You can see that the `powerset()` method returns the power set and not the
elements in it.

## Choice of SymPy's `FiniteSet` over `set`

From the above comparison, we can see that SymPy's `FiniteSet`
provides us with nice features such as being able to use the `*`
operator to find the cartesian product, `**` operator to calculate
the cartesian product with itself and `powerset()` method for calculating the
power set. These are not present when using the built-in `set` data
structure. This was certainly a big driving factor in my choice,
since SymPy was also being used in other chapters of the book.

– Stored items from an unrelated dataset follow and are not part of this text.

$ cat src/rtl/match_lock_monitor_if.sv
// Bundle carrying the equality-bit stream into the lock monitor and its status back out.
// Qualifier semantics: eq_in and err_clr are sampled at each rising edge; eq_in only when en=1.
interface match_lock_monitor_if #(
  parameter int CNT_W = 16
);
  logic             eq_in;
  logic             en;
  logic             err_clr;
  logic             locked;
  logic             lock_pulse;
  logic             lost_pulse;
  logic [CNT_W-1:0] err_cnt;
  logic [1:0]       state;

  modport master (
    output eq_in, en, err_clr,
    input  locked, lock_pulse, lost_pulse, err_cnt, state
  );

  modport slave (
    input  eq_in, en, err_clr,
    output locked, lock_pulse, lost_pulse, err_cnt, state
  );
endinterface

$ cat src/rtl/match_lock_monitor.sv
// Qualifies a per-cycle equality bit into a lock status with acquire/loss hysteresis
// and counts mismatches seen while locked (saturating).
module match_lock_monitor #(
  parameter int LOCK_LEN = 8,
  parameter int LOSS_LEN = 4,
  parameter int CNT_W    = 16
) (
  input  logic                  clk,
  input  logic                  reset,
  match_lock_monitor_if.slave   bus
);

  typedef enum logic [1:0] {
    SEARCH = 2'b00,
    LOCKED = 2'b01,
    HOLD   = 2'b10,
    BAD    = 2'b11
  } st_t;

  localparam logic [7:0] RUN_LAST  = 8'(LOCK_LEN - 1);
  localparam logic [7:0] MISS_LAST = 8'(LOSS_LEN - 1);

  st_t              state_q;
  logic [7:0]       run_q;
  logic [7:0]       miss_q;
  logic [CNT_W-1:0] err_cnt_q;
  logic             locked_q;
  logic             lock_pulse_q;
  logic             lost_pulse_q;
  logic             err_inc;

  assign err_inc = bus.en && !bus.eq_in && (state_q == LOCKED || state_q == HOLD);

  always_ff @(posedge clk or negedge reset) begin
    if (!reset) begin
      state_q      <= SEARCH;
      run_q        <= '0;
      miss_q       <= '0;
      err_cnt_q    <= '0;
      locked_q     <= 1'b0;
      lock_pulse_q <= 1'b0;
      lost_pulse_q <= 1'b0;
    end else begin
      lock_pulse_q <= 1'b0;
      lost_pulse_q <= 1'b0;

      // Clear has priority over a same-edge increment; count sticks at all-ones.
      if (bus.err_clr)
        err_cnt_q <= '0;
      else if (err_inc && err_cnt_q != {CNT_W{1'b1}})
        err_cnt_q <= err_cnt_q + 1'b1;

      if (state_q == BAD) begin
        // Illegal encoding recovers regardless of en.
        state_q  <= SEARCH;
        run_q    <= '0;
        miss_q   <= '0;
        locked_q <= 1'b0;
      end else if (bus.en) begin
        case (state_q)
          SEARCH: begin
            if (bus.eq_in) begin
              if (run_q == RUN_LAST) begin
                state_q      <= LOCKED;
                run_q        <= '0;
                locked_q     <= 1'b1;
                lock_pulse_q <= 1'b1;
              end else begin
                run_q <= run_q + 8'd1;
              end
            end else begin
              run_q <= '0;
            end
          end
          LOCKED: begin
            if (!bus.eq_in) begin
              state_q <= HOLD;
              miss_q  <= 8'd1;
            end
          end
          HOLD: begin
            if (bus.eq_in) begin
              state_q <= LOCKED;
              miss_q  <= '0;
            end else if (miss_q == MISS_LAST) begin
              state_q      <= SEARCH;
              miss_q       <= '0;
              run_q        <= '0;
              locked_q     <= 1'b0;
              lost_pulse_q <= 1'b1;
            end else begin
              miss_q <= miss_q + 8'd1;
            end
          end
          default: begin
            state_q  <= SEARCH;
            run_q    <= '0;
            miss_q   <= '0;
            locked_q <= 1'b0;
          end
        endcase
      end
    end
  end

  assign bus.state      = state_q;
  assign bus.locked     = locked_q;
  assign bus.lock_pulse = lock_pulse_q;
  assign bus.lost_pulse = lost_pulse_q;
  assign bus.err_cnt    = err_cnt_q;

endmodule

$ cat src/flat_wrapper.sv
// flat-port wrapper written by rule: the top's interface ports become plain ports
module match_lock_monitor_flat 
#(
  parameter int LOCK_LEN = 8,
  parameter int LOSS_LEN = 4,
  parameter int CNT_W    = 16
)
  (clk, reset, bus_eq_in, bus_en, bus_err_clr, bus_locked, bus_lock_pulse, bus_lost_pulse, bus_err_cnt, bus_state);
  match_lock_monitor_if #(.CNT_W(CNT_W)) bus_i ();
  input  logic clk;
  input  logic reset;
  input wire logic [$bits(bus_i.eq_in)-1:0] bus_eq_in;
  input wire logic [$bits(bus_i.en)-1:0] bus_en;
  input wire logic [$bits(bus_i.err_clr)-1:0] bus_err_clr;
  output wire logic [$bits(bus_i.locked)-1:0] bus_locked;
  output wire logic [$bits(bus_i.lock_pulse)-1:0] bus_lock_pulse;
  output wire logic [$bits(bus_i.lost_pulse)-1:0] bus_lost_pulse;
  output wire logic [$bits(bus_i.err_cnt)-1:0] bus_err_cnt;
  output wire logic [$bits(bus_i.state)-1:0] bus_state;
  assign bus_i.eq_in = bus_eq_in;
  assign bus_i.en = bus_en;
  assign bus_i.err_clr = bus_err_clr;
  assign bus_locked = bus_i.locked;
  assign bus_lock_pulse = bus_i.lock_pulse;
  assign bus_lost_pulse = bus_i.lost_pulse;
  assign bus_err_cnt = bus_i.err_cnt;
  assign bus_state = bus_i.state;
  match_lock_monitor #(.LOCK_LEN(LOCK_LEN), .LOSS_LEN(LOSS_LEN), .CNT_W(CNT_W)) u_core (.clk(clk), .reset(reset), .bus(bus_i));
endmodule
$ cat config.mk
export PLATFORM = sky130hd
export DESIGN_NAME = match_lock_monitor_flat
export DESIGN_NICKNAME = d
export VERILOG_FILES = /design/src/rtl/match_lock_monitor_if.sv /design/src/rtl/match_lock_monitor.sv /design/src/flat_wrapper.sv
export SDC_FILE = /design/constraint.sdc
export NUM_CORES = 1
export LEC_CHECK = 0
export ABC_CLOCK_PERIOD_IN_PS = 5400
export CORE_ASPECT_RATIO = 0.5
export CORE_UTILIZATION = 50
export DETAILED_ROUTE_END_ITERATION = 8
export GPL_TIMING_DRIVEN = 1
export MAX_ROUTING_LAYER = met4
export PLACE_DENSITY = 0.83
export SLEW_MARGIN = 25
export SYNTH_ARGS = -nofsm -noshare
export SYNTH_HDL_FRONTEND = slang
export SYNTH_SLANG_ARGS = --single-unit
$ cat constraint.sdc
create_clock -name clk -period 5.4 [get_ports clk]
set_input_delay 0.54 -clock clk [delete_from_list [all_inputs] [get_ports clk]]
set_output_delay 0.54 -clock clk [all_outputs]
set_load 0.05 [all_outputs]
Yosys cells after proc, flatten, opt, wreduce, memory -nomap -nowiden
Cells that the tools add are included.
Widths: inputs -> output; s select.
{"block": "totals", "memories": 0, "output_inout_bits": 21, "elab_cells": 76, "rom_bits": 0, "regBits": 37, "latch_bits": 0, "ramBits": 0}
{"block": "classes", "mux": 40, "bitwise_logic": 0, "n_reduce_logical": 12, "n_shift": 0, "div": 0, "n_mul": 0, "eq_ne": 14, "addsub": 3, "magnitude_cmp": 0}
{"operator": "$mux 8", "count": 11}
{"operator": "$pmux 8 s3", "count": 2}
{"operator": "$mux 16", "count": 2}
{"operator": "$add 16x1->16 const B", "count": 1}
{"operator": "$add 8x1->8 const B", "count": 2}
{"operator": "$mux 1", "count": 16}
{"operator": "$ne 16x16->1 const B", "count": 1}
{"operator": "$mux 2", "count": 7}
{"operator": "$ne 3x3->1 const B", "count": 3}
{"operator": "$eq 8x2->1 const B", "count": 1}
{"operator": "$eq 8x3->1 const B", "count": 1}
{"operator": "$pmux 2 s3", "count": 1}
{"operator": "$reduce_and 6->1", "count": 1}
{"operator": "$reduce_and 5->1", "count": 1}
{"operator": "$eq 2x2->1 const B", "count": 2}
{"operator": "$ne 4x4->1 const B", "count": 1}
{"operator": "$reduce_and 4->1", "count": 1}
{"operator": "$reduce_bool 2->1", "count": 2}
{"operator": "$logic_and 1x1->1", "count": 3}
{"operator": "$ne 3x1->1 const B", "count": 1}
{"operator": "$ne 3x2->1 const B", "count": 1}
{"operator": "$pmux 1 s3", "count": 1}
{"operator": "$reduce_and 3->1", "count": 1}
{"operator": "$eq 2x1->1 const B", "count": 1}
{"operator": "5 further kinds", "count": 5}

Depth between registers and ports, before layout
Gate-level depths: netlist (run 1).
{"block": "logic_depth", "word_depth": 6, "ltp_mapped": 7, "ltp_nobuf": 6}

Worst setup path after synthesis (run 1)
No wires, ideal clock.
{"block": "synth_timing", "path_type": "register -> register", "from": "register u_core.state_q[0] (netlist: u_core.bus.state[0])", "to": "register u_core.err_cnt_q[13] (netlist: u_core.bus.err_cnt[13])", "synth_period_minus_slack_ns": 2.329, "setup_slack_ns": 3.071, "arrival_time_ns": 2.251, "n_path_buf": 1, "path_stages_with_launch": 8, "cell_sequence": "dfrtp_1 -> inv_1 -> ha_1 -> and3b_1 -> buf_4 -> nand4_1 -> or4_1 -> a21oi_1"}
{"block": "synth_between", "elab_chain_cells": 5, "word_cells_on_any_way": 6, "cone_classes": "eq/ne (2); reduce/logical (4)"}
{"item": "start: declaration", "line_no": "match_lock_monitor.sv:23", "rtl": "st_t state_q;"}
{"item": "start signal: assignment", "line_no": "match_lock_monitor.sv:36", "rtl": "state_q <= SEARCH;"}
{"item": "start signal: assignment", "line_no": "match_lock_monitor.sv:55", "rtl": "state_q <= SEARCH;"}
{"item": "start signal: assignment", "line_no": "match_lock_monitor.sv:64", "rtl": "state_q <= LOCKED;"}
{"item": "$eq 2x1->1 / $eq 2x2->1 (equally long branches)", "line_no": "match_lock_monitor.sv:32", "rtl": "assign err_inc = bus.en && !bus.eq_in && (state_q == LOCKED || state_q == HOLD);"}
{"item": "$logic_or 1x1->1 *", "line_no": "match_lock_monitor.sv:32"}
{"item": "$logic_and 1x1->1 *", "line_no": "match_lock_monitor.sv:32"}
{"item": "$logic_and 1x1->1 *", "line_no": "match_lock_monitor.sv:50", "rtl": "else if (err_inc && err_cnt_q != {CNT_W{1'b1}})"}
{"item": "$reduce_bool 2->1 (no source line) *"}
{"item": "end signal: assignment", "line_no": "match_lock_monitor.sv:51", "rtl": "err_cnt_q <= err_cnt_q + 1'b1;"}
{"item": "end: declaration", "line_no": "match_lock_monitor.sv:26", "rtl": "logic [CNT_W-1:0] err_cnt_q;"}
Mark *: on every way between the ends. The rest lies on a longest branch, timed or not.
A chain may end at the register's enable or synchronous reset.

Final worst setup path (run 1)
{"block": "layout_timing", "from": "input port bus_eq_in", "to": "register u_core.err_cnt_q[13] (netlist: u_core.bus.err_cnt[13])"}
{"block": "layout_between", "elab_chain_cells": 5}
{"item": "start: declaration", "line_no": "flat_wrapper.sv:12", "rtl": "input wire logic [$bits(bus_i.eq_in)-1:0] bus_eq_in;"}
{"item": "$logic_not 1->1"}
{"item": "$logic_and 1x1->1 (2 in series)", "line_no": "match_lock_monitor.sv:32"}
{"item": "$logic_and 1x1->1", "line_no": "match_lock_monitor.sv:50"}
{"item": "$reduce_bool 2->1 (no source line)"}
No other way between the ends.

==> impl_metrics.yaml, run 1 <==
global_routing:
  grt.total_usage: 0.229
  grt_pass1_wl_um: 7960
  grt_pass1_vias: 1835
  antenna_found_initial: 0
  overflow: 0
  grt_max_degree: 38
synth:
  synth-edff-count: 0
  ys_ff_latch: 37
  yosysUniqueCellTypes: 50
  yosysSeqAreaShare: 0.417
  synth_area_um2: 2220
  synthArstFlopShare: 1.00
  synthFlopType: "dfrtp_1"
  syn_nets: 249
  yosysWarnings: 0
  avgSynthCellArea_um2: 9.44
  netlist_instances: 235
detailed_routing:
  drtAntennaViolNets: 0
  drt_iter0_markers: 156
  drc: 0
  first_pass_iters: 4
  wl_per_cell_um: 14.9
  via_per_inst: 6.09
  finalWirelength_um: 4660
  routed-via-count: 1911
clock_tree:
  clk_pin_slew_ns: 0.08
  cts_root_buffer: "clkbuf_8"
  tritoncts: "yes"
  clk-insertion-delay-late_ns: 0.29
  hold_buffers: 0
  cts_sinks: 37
  htreeDepth: 2
  cts_buffers: 5
  cts_setup_buffers: 0
  cts_buffer_depth: 2
  cts_resized: 0
setup_path:
  rr_worst_depth: 6
  critPathRequiredTime_ns: 5.61
  crit_path_max_fanout: 10
  critPathKind: "primary input to register"
  arrival_ns: 2.53
  start_kind: "primary input"
  critical_path.endpoint_type: "register"
die:
  num_rows: 16
  dieArea_um2: 4720
  die_h_um: 49.1
  chipWidth_um: 96.2
  coreArea_um2: 4060
  start_util: 0.546
  ios: 26
status:
  status: "completed"
timing:
  min_period_over_period: 0.429
  fin_ws_ns: 3.09
  tightest_slew_ns: 0.747
  clock-skew-final_ns: 0.00662
  setup_viol: 0
  hold_violations: 0
  timing.hold.ws_ns: 0.497
  slew_violations: 0
  fin_crit_ns: 2.31
  fmax_mhz: 432
  relSlewSlack: 0.501
  rsz0062_at_grt: "false"
  tns_ns: 0
layout:
  layout-drive-gt1-share: 0.0731
  n_antenna_cell: 0
  nets: 274
  finalCoreUtilization: 0.639
  area_growth_pct: 17.0
  fill_cells: 341
power_and_ir_drop:
  p_leak_nw: 1.09
  power_density_nw_per_um2: 324
  irDropWorstVdd_uv: 309
placed_design:
  detailed_place_hpwl_um: 3350
  post-place-ws_ns: 2.79
  portBuffers: 25
  place_congestion: 0.870
flow_run:
  drv_cap: 0
worst_hold_path:
  hold_path_class: "register to register"
  holdPathStages: 1
## cells by family (layout without fill, tap and decap cells)
group,count (synthesis),in the layout,synth area share
AND/OR/NAND/NOR,95,95,0.258
AO/OA/AOI/OAI,65,65,0.190
flip-flops,37,37,0.417
buffers and inverters,19,44,0.0384
adder cells (fa/ha/maj),9,9,0.0508
multiplexers,7,7,0.0338
XOR/XNOR,3,3,0.0118
## power breakdown
group | total [mW] | internal [mW] | switching [mW]
registers | 0.325 | 0.300 | 0.0253
clock network | 0.201 | 0.101 | 0.100
logic | 0.315 | 0.107 | 0.208
total | 0.841 | 0.508 | 0.334
## cells in the mapped netlist (all sizes together) (6+ instances only)
cell type | n | area, µm²
o31ai | 12 | 90.1
dfrtp | 37 | 926
nand2 | 9 | 33.8
or3 | 8 | 51.3
inv | 11 | 41.3
nand4 | 8 | 56.3
nor4 | 6 | 58.8
nor2 | 17 | 63.8
and3 | 6 | 37.5
a21oi | 18 | 90.1
ha | 9 | 113
nand3 | 11 | 55.1
o21ai | 11 | 55.1
## stage by stage
| stage | area, µm² | std cells | total power, mW |
|---|---|---|---|
| finish | 2600 | 314 | 0.841 |
| CTS | 2600 | 314 | 0.845 |
| global route | 2600 | 314 | 0.889 |
| global placement | 2500 | 307 | 0.626 |
| floorplan | 2220 | 235 | 0.564 |
| detailed placement | 2510 | 307 | 0.644 |
## cell usage in the layout, fill, tap and decap left out, types with 2 or more instances in the layout
cell | Yosys | routed
dfrtp_1 | 37 | 37
clkdlybuf4s50_1 | 0 | 25
a21oi_1 | 18 | 18
nor2_1 | 17 | 17
o31ai_1 | 12 | 12
inv_1 | 11 | 11
nand3_1 | 11 | 11
o21ai_0 | 10 | 10
nand2_1 | 9 | 9
ha_1 | 9 | 9
nand4_1 | 7 | 7
or3_1 | 7 | 7
and3_1 | 6 | 6
clkbuf_8 | 0 | 6
nor3_1 | 5 | 5
nand2b_1 | 4 | 4
and4_1 | 4 | 4
or4_1 | 4 | 4
nor4_1 | 4 | 4
nor2b_1 | 4 | 4
a21o_1 | 4 | 4
o211ai_1 | 4 | 4
a31oi_1 | 3 | 3
mux2_2 | 3 | 3
mux2i_1 | 3 | 3
xor2_1 | 3 | 3
o41ai_1 | 3 | 3
and3b_1 | 2 | 2
a311oi_1 | 3 | 2
a211oi_1 | 2 | 2
nand3b_1 | 2 | 2
## path summary, 6_finish.rpt
| check | startpoint | endpoint | slack (ns) |
|---|---|---|---|
| worst max register to register | u_core.bus.state[0] | u_core.bus.err_cnt[13] | 3.12 |
| worst max-delay path | bus_eq_in | u_core.bus.err_cnt[13] | 3.09 |
| min in group asynchronous | reset | u_core.bus.state[0] | 0.67 |
| worst min register to register | u_core.run_q[7] | u_core.run_q[7] | 0.50 |
| worst min-delay path | u_core.run_q[7] | u_core.run_q[7] | 0.50 |
| max in group asynchronous | reset | u_core.miss_q[4] | 4.40 |
## worst max-delay path: stages
cell and delay [ns]:
clkdlybuf4s50_1 0.53, and3b_1 0.49, nand4_1 0.26, or4_1 0.55, a21oi_1 0.15
## layout make-up
class / instances / area, µm² / share of cell area
Clock buffer: 6 / 82.6 / 0.0318
Clock inverter: 1 / 7.51 / 0.00289
Timing Repair Buffer: 26 / 258 / 0.0993
Multi-Input combinational cell: 179 / 1210 / 0.467
Tap cell: 54 / 67.6 / 0.0260
Sequential cell: 37 / 926 / 0.357
Inverter: 11 / 41.3 / 0.0159
## sequential cells by signal, indices dropped and copies added (netlist names)
register and flops:
u_core.bus.lost_pulse 1, u_core.bus.locked 1, u_core.bus.lock_pulse 1, u_core.bus.err_cnt 16, u_core.miss_q 8, u_core.bus.state 2
u_core.run_q 8
## per-layer routing
layer	global-route usage	part of all wire	up-vias
met1	0.285	0.46	912
met5	-	0	-
met4	0.114	0.018	0
met3	0.0514	0.054	9
met2	0.353	0.46	51
li1	-	-	939
(Power assumes the default switching activity.)
==> run 2: changes to the inputs <==
ABC_CLOCK_PERIOD_IN_PS = 2100   (was 5400)
PLACE_DENSITY = 0.85   (was 0.83)
clock period = 2.1 ns   (was 5.4 ns; I/O delays follow)
==> run 2 against run 1 <==
Clock power grew to 3.3 times the previous value. Hold slack worse by 0.17 ns. Combinational power grew to 2.9 times the previous value. Utilization increased by 4.3 points. Total power increased to 2.9 times the previous value. Via count up 6.5%. Cell count is 5.1% higher. Flip-flop and latch count did not move. Critical endpoint is now u_core.bus.err_cnt[9].
==> impl_metrics.yaml, run 2 (synthesis results as in run 1) <==
setup_path:
  critical_path.endpoint_type: "register"
  slowest_stage: "or4_1"
  crit_path_max_fanout: 5
  critPathMaxStageDelay_ns: 0.53
  r2r-end: "u_core.bus.err_cnt[9]"
  critPathRequiredTime_ns: 2.34
  cp-endpoint: "u_core.bus.err_cnt[9]"
  reg2reg_from: "u_core.bus.state[0]"
  arrival_ns: 2.25
  startpoint: "u_core.bus.state[0]"
  r2r_setup_slack_ns: 0.08
  rr_worst_depth: 6
  critPathKind: "register to register"
  path_cells: "inv_2 -> ha_1 -> and3b_2 -> nand4_1 -> or4_1 -> a21oi_1"
  start_kind: "register"
power_and_ir_drop:
  irDropWorstVdd_uv: 811
  power_density_nw_per_um2: 873
  power_mw: 2.42
  p_leak_nw: 1.18
layout:
  final_common_cell: "dfrtp_1"
  largest_register_ffs: 16
  area_growth_pct: 24.9
  mostFrequentLayoutCells: "dfrtp_1 (35), clkdlybuf4s50_1 (25), nor2_1 (17), a21oi_1 (17), buf_4 (16)"
  fin_area_um2: 2770
  layout-drive-gt1-share: 0.159
  n_antenna_cell: 0
  nets: 289
clock_tree:
  htreeDepth: 2
  clk-insertion-delay-late_ns: 0.31
  cts_buffer_depth: 2
  cts_sinks: 37
  clk_pin_slew_ns: 0.08
  tritoncts: "yes"
  cts_root_buffer: "clkbuf_8"
  cts_buffers: 5
  hold_buffers: 0
placed_design:
  post-place-ws_ns: 0.0539
  portBuffers: 25
  place_congestion: 0.874
  detailed_place_hpwl_um: 3600
  postPlaceCellArea_um2: 2610
global_routing:
  grt.total_usage: 0.256
  met3_usage: 0.0623
  grt_max_degree: 38
  met1_usage: 0.319
  use_met2: 0.401
  grt_busiest_layer: "met2"
  grt_pass1_vias: 1939
  grt_pass1_wl_um: 8830
  overflow: 0
  antenna_found_initial: 0
timing:
  fin_ws_ns: 0.0838
  tightest_slew_ns: 0.697
  slew_violations: 0
  relSlewSlack: 0.534
  fmax_mhz: 496
  min_period_over_period: 0.960
  rsz0062_at_grt: "false"
  hold_violations: 0
  setup_viol: 0
  tns_ns: 0
  clock-skew-final_ns: 0.00680
  fin_crit_ns: 2.02
flow_run:
  drv_cap: 0
detailed_routing:
  drt_iter0_markers: 149
  finalWirelength_um: 5250
  drtAntennaViolNets: 0
  wl_per_cell_um: 15.9
  via_per_inst: 6.17
  drc: 0
  first_pass_iters: 4
  routed-via-count: 2035
die:
  die_h_um: 49.1
  chipWidth_um: 96.2
  num_rows: 16
  coreArea_um2: 4060
  ios: 26
  dieArea_um2: 4720
  start_util: 0.546
status:
  status: "completed"
worst_hold_path:
  hold_path_class: "primary input to async pin"
run 2: how the worst min path moves through the flow:
stage / endpoint / slack, ns / from
2_1_floorplan: u_core.bus.err_cnt[0] / -0.09 / reset
3_3_place_gp: u_core.run_q[7] / 0.49 / u_core.run_q[7]
3_5_place_dp: u_core.run_q[7] / 0.49 / u_core.run_q[7]
4_1_cts: u_core.run_q[4] / 0.35 / reset
5_1_grt: u_core.bus.err_cnt[3] / 0.37 / reset
6_report: u_core.bus.state[0] / 0.33 / reset
run 2: final cells by class:
cell class	count	area (µm²)
Clock buffer	6	82.6
Fill cell	297	1290
Tap cell	54	67.6
Timing Repair Buffer	41	370
Inverter	11	41.3
Clock inverter	2	37.5
Multi-Input combinational cell	179	1240
Sequential cell	37	928
run 2: worst max-delay path: cells and delay by family, from the launching register on:
family / cells / cell delay [ns]
AND/OR/NAND/NOR: 3 / 1.00
buffers and inverters: 1 / 0.06
AO/OA/AOI/OAI: 1 / 0.15
adder cells (fa/ha/maj): 1 / 0.33
flip-flops: 1 / 0.41
run 2: power breakdown:
part           switching [mW]  leakage, nW  total [mW]  internal [mW]
clock                   0.284       0.0574       0.670          0.386
sequential             0.0685        0.508       0.843          0.775
combinational           0.558        0.614       0.906          0.349
total                   0.910         1.18        2.42           1.51
run 2: per-stage QoR:
step                      hold WS, ns  cells   util
after floorplan               -0.0856    235      -
after CTS                       0.348    329  0.671
after global routing            0.367    330  0.682
final                           0.329    330  0.682
after global placement          0.491    321  0.642
after detailed placement        0.490    321  0.642
run 2: repair_timing:
| item | in CTS | in global routing |
|---|---|---|
| setup endpoints to repair | 0 | 12 |
| buffers inserted | 0 | 1 |
| resized for setup | 0 | 8 |
run 2: layer usage:
metal / part of all wire / wire length (µm) / up-vias
met3: 0.060 / 317 / 12
met1: 0.44 / 2280 / 983
li1: - / - / 968
met2: 0.49 / 2560 / 72
met5: 0 / 0 / -
met4: 0.017 / 87 / 0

However, a *key* reason for my choice was that I wanted to show how we
can create sets which did not allow addition or removal once created -
like mathematical sets. This need was fulfilled by SymPy's
`FiniteSet` since it used Python's `frozenset` data structure and
not the `set` data sturcture.

The alternative to that would have
been to use `frozenset` directly, but I just did not like the idea
of it and I would have also missed out on the nice features
`FiniteSet` would provide (eventually). I should note here that once
I had made the decision to go with `FiniteSet`, I contributed patches
to SymPy to make the methods of `FiniteSet` more compatible with Python's built in set
and also implement minor features I discussed above.